## TASK STATEMENT
Transcribe the data below verbatim from the line with "export DESIGN_NICKNAME = d" to the line with "export LEC_CHECK = 0". Include both of those lines.

DATA PROVIDED section start

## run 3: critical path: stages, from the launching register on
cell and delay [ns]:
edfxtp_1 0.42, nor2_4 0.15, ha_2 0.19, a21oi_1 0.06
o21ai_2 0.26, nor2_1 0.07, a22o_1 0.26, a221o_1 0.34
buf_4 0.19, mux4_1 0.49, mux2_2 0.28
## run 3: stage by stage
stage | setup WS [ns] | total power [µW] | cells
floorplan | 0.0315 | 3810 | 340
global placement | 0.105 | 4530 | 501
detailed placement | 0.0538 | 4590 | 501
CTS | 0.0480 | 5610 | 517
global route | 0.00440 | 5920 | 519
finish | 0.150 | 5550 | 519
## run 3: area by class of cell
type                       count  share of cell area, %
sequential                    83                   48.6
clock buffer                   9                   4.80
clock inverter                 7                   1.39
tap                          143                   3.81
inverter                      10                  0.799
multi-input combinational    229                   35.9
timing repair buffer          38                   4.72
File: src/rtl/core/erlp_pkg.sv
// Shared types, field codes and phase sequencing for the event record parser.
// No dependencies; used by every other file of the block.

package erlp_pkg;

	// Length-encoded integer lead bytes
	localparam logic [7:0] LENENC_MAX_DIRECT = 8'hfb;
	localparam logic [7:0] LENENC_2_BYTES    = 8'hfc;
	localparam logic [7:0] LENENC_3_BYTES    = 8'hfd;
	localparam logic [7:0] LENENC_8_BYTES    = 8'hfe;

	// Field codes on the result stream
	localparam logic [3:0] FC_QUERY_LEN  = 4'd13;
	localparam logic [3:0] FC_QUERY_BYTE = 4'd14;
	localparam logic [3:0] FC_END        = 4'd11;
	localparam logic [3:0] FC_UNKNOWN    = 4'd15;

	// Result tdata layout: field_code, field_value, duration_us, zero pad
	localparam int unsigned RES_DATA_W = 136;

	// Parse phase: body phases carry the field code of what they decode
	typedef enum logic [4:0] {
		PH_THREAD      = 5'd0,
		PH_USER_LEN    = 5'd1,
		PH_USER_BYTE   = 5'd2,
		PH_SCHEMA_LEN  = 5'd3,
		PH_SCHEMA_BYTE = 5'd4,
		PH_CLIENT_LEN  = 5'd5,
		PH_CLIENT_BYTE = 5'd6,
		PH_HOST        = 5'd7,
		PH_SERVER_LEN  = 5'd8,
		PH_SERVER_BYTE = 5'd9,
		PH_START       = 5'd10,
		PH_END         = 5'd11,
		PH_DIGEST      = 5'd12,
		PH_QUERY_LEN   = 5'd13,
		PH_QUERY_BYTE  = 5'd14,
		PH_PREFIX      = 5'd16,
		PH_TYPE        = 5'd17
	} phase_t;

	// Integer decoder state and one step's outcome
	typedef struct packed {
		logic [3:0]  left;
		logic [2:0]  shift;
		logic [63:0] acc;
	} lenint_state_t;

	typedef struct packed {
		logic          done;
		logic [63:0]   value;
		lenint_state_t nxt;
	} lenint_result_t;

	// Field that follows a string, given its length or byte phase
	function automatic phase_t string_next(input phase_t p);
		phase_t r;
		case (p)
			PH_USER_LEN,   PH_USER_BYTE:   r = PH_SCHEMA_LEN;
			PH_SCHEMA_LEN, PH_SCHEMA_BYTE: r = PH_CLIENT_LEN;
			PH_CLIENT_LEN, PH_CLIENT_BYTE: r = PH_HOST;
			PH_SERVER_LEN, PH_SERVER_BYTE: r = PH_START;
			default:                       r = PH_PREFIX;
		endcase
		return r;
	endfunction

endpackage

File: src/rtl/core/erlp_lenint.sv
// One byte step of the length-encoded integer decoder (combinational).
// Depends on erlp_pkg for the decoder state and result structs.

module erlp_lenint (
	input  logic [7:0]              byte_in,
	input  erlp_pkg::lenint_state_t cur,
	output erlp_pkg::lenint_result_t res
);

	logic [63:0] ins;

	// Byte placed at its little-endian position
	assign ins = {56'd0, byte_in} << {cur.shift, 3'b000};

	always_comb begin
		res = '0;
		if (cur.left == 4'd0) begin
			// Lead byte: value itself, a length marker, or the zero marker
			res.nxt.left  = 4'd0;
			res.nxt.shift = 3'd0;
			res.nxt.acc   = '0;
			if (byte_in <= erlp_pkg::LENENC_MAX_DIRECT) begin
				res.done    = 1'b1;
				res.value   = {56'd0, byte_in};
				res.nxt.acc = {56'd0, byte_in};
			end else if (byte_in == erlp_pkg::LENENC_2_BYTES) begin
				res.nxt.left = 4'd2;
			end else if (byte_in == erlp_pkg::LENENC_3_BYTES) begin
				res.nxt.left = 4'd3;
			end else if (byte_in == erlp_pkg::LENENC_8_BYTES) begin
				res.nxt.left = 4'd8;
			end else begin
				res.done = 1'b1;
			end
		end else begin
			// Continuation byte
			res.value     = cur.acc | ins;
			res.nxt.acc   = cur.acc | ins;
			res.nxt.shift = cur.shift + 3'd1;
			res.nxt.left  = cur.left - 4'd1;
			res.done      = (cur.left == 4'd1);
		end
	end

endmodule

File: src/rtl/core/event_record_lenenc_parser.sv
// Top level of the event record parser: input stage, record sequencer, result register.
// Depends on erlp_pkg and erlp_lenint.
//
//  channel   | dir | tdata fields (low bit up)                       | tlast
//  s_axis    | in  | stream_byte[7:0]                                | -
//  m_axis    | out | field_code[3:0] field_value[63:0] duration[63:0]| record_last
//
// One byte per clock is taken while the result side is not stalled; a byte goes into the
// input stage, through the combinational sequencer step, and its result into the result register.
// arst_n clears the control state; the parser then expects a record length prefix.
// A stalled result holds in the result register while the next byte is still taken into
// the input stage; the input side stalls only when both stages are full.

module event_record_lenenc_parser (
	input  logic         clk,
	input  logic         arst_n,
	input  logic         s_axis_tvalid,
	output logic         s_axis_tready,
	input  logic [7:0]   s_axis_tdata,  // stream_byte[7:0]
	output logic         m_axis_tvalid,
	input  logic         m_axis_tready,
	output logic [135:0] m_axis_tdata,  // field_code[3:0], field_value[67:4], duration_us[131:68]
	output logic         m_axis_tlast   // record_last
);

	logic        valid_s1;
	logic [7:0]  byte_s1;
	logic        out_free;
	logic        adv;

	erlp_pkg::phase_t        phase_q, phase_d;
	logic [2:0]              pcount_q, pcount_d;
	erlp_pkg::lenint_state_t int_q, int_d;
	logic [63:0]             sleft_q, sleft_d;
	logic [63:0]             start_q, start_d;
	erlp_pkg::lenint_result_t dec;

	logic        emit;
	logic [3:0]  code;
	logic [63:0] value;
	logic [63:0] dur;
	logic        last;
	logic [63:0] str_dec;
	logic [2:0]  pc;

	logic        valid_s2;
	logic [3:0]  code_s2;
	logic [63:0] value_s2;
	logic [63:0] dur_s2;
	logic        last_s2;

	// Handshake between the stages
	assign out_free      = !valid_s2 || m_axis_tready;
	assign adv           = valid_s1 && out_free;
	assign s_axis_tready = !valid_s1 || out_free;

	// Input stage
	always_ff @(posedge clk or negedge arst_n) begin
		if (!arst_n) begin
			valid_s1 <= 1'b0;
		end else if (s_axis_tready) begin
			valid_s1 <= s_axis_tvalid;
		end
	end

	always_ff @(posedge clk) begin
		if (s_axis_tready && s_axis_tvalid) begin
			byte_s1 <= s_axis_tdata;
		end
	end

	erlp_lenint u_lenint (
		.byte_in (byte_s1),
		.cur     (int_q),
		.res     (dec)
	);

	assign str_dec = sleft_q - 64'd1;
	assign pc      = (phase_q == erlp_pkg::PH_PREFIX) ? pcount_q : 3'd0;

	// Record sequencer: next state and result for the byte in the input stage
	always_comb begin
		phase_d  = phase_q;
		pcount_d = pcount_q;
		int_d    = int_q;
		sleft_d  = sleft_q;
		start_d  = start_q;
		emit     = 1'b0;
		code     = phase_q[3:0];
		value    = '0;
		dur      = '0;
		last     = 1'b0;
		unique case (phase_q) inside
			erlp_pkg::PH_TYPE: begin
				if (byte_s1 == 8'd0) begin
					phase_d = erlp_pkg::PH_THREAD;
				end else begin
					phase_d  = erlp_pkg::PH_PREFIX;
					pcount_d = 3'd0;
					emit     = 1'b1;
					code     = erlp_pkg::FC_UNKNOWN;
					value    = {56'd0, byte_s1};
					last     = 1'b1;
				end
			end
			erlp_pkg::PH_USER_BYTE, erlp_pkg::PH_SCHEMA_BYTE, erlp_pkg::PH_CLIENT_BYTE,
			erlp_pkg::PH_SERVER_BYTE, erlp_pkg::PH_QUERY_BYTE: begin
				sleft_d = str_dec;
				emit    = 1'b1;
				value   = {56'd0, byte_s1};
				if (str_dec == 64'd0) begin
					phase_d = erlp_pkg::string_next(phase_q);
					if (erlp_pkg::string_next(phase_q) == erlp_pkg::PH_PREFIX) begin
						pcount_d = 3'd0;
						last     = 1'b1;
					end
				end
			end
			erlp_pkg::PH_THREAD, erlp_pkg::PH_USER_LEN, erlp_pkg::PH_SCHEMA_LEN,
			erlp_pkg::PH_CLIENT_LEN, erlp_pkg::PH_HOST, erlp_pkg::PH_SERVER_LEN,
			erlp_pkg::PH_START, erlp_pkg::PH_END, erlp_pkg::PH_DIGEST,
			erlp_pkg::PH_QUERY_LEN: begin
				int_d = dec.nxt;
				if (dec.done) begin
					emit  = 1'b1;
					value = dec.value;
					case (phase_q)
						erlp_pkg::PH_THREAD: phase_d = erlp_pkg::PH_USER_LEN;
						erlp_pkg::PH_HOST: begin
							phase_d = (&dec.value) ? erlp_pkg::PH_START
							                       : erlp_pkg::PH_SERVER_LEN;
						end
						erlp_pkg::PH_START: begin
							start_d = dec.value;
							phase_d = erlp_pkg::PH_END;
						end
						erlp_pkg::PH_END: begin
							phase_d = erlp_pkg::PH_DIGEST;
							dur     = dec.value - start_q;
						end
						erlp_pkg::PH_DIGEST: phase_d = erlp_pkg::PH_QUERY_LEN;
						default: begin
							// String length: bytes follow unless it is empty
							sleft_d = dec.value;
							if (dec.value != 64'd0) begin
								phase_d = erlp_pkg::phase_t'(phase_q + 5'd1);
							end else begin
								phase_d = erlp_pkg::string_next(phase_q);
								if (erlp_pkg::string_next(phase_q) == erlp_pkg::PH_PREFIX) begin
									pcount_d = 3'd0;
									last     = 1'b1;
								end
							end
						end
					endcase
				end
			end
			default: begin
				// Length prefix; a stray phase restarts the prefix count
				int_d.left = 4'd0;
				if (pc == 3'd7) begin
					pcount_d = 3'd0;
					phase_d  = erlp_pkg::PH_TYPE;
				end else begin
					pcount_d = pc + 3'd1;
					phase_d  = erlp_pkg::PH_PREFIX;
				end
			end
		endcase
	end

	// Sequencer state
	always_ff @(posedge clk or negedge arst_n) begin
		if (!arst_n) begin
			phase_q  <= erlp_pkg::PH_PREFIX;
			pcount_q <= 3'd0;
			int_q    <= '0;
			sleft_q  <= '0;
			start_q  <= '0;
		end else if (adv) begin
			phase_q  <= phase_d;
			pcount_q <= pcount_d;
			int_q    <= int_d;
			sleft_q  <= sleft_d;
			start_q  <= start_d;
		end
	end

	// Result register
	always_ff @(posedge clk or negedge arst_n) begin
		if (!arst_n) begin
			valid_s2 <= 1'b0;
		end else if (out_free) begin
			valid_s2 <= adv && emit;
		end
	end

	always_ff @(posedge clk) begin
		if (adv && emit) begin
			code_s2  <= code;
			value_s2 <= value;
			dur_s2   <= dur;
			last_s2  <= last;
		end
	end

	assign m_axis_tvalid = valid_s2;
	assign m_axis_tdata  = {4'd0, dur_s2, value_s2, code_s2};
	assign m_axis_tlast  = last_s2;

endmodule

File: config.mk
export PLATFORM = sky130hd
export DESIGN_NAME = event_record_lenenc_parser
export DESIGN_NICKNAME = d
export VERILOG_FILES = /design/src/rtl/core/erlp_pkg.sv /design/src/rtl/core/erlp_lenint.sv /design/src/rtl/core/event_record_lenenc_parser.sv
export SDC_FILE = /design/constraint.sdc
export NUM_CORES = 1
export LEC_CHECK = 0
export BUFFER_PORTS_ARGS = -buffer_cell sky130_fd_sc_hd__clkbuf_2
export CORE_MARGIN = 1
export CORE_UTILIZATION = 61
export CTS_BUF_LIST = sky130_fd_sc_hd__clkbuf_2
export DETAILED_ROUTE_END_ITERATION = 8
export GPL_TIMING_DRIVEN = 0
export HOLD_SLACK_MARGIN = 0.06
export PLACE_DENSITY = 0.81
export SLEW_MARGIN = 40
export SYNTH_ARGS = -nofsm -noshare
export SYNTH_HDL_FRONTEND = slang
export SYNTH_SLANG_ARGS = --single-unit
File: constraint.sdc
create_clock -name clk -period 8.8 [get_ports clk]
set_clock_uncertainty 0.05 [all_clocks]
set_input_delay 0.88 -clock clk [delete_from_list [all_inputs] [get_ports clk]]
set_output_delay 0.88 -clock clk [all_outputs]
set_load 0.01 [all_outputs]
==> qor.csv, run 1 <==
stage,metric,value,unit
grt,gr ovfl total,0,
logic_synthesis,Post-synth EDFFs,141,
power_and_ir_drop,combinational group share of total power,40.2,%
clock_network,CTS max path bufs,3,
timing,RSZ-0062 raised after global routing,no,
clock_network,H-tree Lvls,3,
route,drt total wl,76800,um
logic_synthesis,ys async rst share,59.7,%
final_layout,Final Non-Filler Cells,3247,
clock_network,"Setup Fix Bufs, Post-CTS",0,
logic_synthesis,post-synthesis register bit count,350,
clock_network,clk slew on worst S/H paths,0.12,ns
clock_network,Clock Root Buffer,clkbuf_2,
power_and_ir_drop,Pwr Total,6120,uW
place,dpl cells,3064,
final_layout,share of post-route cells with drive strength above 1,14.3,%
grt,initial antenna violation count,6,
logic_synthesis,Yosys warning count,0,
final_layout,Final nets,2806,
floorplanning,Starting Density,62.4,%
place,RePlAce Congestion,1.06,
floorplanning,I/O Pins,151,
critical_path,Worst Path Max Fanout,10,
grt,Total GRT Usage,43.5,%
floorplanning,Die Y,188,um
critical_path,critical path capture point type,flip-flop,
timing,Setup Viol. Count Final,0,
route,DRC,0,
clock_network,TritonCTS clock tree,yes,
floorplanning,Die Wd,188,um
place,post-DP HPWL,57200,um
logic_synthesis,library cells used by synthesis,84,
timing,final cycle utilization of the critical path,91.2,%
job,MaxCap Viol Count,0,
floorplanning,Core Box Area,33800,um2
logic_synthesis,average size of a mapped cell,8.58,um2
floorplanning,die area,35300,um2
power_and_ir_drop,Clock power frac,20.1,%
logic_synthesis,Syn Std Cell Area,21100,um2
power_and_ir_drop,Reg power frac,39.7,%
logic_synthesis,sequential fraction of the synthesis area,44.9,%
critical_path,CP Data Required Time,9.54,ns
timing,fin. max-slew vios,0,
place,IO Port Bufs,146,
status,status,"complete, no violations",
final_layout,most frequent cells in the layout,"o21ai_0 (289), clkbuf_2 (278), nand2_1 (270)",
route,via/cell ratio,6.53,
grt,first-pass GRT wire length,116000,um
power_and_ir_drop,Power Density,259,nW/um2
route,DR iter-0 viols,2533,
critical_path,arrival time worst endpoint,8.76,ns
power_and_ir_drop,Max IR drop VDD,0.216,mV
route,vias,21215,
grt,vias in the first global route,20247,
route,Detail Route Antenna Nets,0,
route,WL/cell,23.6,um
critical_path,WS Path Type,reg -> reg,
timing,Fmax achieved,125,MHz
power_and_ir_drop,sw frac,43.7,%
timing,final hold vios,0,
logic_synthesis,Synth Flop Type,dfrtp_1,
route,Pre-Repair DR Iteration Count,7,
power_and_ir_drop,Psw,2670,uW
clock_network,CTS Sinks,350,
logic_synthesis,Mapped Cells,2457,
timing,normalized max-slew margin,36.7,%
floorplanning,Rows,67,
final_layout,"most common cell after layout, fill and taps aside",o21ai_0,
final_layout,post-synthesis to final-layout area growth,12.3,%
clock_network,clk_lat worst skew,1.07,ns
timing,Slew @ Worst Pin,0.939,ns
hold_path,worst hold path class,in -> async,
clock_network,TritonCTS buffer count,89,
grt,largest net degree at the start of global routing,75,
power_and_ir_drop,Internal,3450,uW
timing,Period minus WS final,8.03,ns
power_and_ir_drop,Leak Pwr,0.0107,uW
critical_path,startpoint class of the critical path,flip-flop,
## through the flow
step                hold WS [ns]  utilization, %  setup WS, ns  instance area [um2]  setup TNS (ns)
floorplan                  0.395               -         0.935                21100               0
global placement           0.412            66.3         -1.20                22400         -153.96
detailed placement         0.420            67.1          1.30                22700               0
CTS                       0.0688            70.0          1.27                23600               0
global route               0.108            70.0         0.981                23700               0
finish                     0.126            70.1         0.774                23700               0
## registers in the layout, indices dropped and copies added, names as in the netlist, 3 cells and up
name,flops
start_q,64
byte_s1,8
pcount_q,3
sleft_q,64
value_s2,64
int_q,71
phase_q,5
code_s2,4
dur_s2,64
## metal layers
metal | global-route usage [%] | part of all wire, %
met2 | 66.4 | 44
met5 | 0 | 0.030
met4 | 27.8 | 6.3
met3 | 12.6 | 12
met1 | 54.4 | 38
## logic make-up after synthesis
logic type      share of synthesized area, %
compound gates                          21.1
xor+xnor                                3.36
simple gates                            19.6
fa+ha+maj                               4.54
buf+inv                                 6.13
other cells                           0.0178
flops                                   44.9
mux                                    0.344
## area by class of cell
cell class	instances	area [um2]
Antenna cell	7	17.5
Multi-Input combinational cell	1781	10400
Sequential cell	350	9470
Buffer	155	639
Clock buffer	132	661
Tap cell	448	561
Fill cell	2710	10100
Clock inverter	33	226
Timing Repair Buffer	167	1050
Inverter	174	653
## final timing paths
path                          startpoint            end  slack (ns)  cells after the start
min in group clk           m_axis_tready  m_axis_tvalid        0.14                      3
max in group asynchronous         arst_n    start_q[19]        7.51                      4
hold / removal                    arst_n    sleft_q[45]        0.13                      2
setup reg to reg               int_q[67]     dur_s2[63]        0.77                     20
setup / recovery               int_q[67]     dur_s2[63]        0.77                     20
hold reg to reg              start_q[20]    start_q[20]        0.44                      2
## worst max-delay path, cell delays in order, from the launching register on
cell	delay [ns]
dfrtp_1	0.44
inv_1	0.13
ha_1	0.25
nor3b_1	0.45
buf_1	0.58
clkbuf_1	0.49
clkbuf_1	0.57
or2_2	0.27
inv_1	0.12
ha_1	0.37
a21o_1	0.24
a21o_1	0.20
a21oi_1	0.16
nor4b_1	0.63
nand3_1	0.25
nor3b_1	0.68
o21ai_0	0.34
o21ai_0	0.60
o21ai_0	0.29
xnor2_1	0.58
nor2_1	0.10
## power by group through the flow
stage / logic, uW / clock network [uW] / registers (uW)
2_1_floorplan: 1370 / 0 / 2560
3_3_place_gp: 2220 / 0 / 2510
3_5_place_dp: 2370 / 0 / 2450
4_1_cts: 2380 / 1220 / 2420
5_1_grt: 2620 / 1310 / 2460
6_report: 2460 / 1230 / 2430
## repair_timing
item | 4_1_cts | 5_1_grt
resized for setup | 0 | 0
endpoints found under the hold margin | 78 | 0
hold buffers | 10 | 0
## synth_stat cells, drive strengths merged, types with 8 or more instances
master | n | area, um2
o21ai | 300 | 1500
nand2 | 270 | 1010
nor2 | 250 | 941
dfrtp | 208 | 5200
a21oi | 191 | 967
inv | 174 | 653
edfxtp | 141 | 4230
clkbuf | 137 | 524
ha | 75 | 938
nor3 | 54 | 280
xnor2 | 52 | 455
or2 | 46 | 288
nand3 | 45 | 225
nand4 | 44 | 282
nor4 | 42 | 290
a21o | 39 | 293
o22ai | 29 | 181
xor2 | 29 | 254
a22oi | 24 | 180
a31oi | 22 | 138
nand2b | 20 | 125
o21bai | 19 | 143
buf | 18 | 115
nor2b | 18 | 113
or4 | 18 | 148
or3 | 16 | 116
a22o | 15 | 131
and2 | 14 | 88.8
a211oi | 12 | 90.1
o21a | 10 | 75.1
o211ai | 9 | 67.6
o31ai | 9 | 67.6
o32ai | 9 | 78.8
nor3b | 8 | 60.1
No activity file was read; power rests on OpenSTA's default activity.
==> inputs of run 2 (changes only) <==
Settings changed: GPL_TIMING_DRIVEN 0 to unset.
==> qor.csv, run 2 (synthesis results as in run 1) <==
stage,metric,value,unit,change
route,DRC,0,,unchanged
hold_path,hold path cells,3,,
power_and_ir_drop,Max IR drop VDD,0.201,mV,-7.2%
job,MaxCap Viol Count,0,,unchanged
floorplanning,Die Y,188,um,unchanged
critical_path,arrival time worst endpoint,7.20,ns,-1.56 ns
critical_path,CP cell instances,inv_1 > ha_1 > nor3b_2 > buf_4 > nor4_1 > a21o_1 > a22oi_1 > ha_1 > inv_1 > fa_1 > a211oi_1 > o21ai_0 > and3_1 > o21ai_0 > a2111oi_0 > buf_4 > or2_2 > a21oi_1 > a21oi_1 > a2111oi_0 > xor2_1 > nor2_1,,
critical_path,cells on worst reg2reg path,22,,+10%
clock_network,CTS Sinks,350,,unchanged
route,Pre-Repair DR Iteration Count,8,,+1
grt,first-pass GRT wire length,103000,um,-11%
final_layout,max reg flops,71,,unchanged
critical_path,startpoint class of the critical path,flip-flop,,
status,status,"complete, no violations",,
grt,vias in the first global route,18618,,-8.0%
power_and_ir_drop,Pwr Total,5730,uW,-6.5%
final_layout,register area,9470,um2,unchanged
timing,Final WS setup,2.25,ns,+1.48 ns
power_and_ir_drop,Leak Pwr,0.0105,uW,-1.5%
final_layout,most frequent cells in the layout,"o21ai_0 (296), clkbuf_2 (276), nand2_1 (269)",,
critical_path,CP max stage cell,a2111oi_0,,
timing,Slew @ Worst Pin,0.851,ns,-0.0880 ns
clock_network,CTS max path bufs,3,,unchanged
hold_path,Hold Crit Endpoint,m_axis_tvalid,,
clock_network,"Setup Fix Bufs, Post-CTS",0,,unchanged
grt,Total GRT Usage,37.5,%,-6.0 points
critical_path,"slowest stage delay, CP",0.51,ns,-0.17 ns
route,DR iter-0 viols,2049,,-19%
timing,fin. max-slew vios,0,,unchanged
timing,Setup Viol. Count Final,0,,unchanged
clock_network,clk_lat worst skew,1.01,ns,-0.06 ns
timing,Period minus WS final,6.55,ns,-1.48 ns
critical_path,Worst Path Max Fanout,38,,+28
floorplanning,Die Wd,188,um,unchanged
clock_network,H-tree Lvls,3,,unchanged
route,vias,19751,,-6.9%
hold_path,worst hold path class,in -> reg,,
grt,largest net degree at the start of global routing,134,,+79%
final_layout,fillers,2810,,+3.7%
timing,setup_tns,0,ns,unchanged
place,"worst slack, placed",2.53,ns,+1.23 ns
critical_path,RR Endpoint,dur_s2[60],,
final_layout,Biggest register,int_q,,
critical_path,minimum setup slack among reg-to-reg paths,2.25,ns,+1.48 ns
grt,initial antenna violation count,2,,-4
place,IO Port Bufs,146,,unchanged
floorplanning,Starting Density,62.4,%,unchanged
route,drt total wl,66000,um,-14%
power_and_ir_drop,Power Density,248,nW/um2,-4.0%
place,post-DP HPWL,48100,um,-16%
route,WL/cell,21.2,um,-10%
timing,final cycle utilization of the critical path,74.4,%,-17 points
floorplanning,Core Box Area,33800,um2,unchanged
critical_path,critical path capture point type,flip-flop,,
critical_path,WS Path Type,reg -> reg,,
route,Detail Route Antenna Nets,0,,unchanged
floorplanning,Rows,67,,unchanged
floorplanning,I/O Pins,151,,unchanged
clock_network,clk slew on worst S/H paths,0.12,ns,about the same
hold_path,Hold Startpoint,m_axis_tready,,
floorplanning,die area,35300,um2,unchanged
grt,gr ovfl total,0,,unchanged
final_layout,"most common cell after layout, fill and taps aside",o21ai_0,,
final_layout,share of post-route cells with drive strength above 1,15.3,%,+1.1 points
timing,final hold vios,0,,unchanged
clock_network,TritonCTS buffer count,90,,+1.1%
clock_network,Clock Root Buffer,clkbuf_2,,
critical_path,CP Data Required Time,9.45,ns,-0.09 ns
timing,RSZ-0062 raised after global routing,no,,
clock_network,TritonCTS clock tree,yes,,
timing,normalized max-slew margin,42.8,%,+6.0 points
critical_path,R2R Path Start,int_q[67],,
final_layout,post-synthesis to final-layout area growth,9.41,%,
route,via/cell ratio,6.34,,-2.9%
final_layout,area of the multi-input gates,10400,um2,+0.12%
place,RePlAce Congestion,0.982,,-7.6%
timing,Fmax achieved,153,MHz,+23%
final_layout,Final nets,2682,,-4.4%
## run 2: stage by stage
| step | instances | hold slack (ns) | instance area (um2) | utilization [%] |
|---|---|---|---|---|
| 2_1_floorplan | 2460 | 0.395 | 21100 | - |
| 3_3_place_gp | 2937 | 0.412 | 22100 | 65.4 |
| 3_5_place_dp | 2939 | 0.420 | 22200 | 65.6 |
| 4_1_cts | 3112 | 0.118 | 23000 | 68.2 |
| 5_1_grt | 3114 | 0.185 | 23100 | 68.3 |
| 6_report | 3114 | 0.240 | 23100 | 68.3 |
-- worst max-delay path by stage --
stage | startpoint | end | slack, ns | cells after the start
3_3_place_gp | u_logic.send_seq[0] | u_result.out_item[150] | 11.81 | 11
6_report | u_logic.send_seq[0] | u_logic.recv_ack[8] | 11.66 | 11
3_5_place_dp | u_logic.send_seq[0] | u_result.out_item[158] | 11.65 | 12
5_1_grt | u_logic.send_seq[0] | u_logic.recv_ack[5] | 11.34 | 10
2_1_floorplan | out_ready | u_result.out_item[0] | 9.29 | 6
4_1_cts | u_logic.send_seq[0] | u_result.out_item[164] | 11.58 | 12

DATA PROVIDED section end

## ANSWER TO THIS EXERCISE
export DESIGN_NICKNAME = d
export VERILOG_FILES = /design/src/rtl/core/erlp_pkg.sv /design/src/rtl/core/erlp_lenint.sv /design/src/rtl/core/event_record_lenenc_parser.sv
export SDC_FILE = /design/constraint.sdc
export NUM_CORES = 1
export LEC_CHECK = 0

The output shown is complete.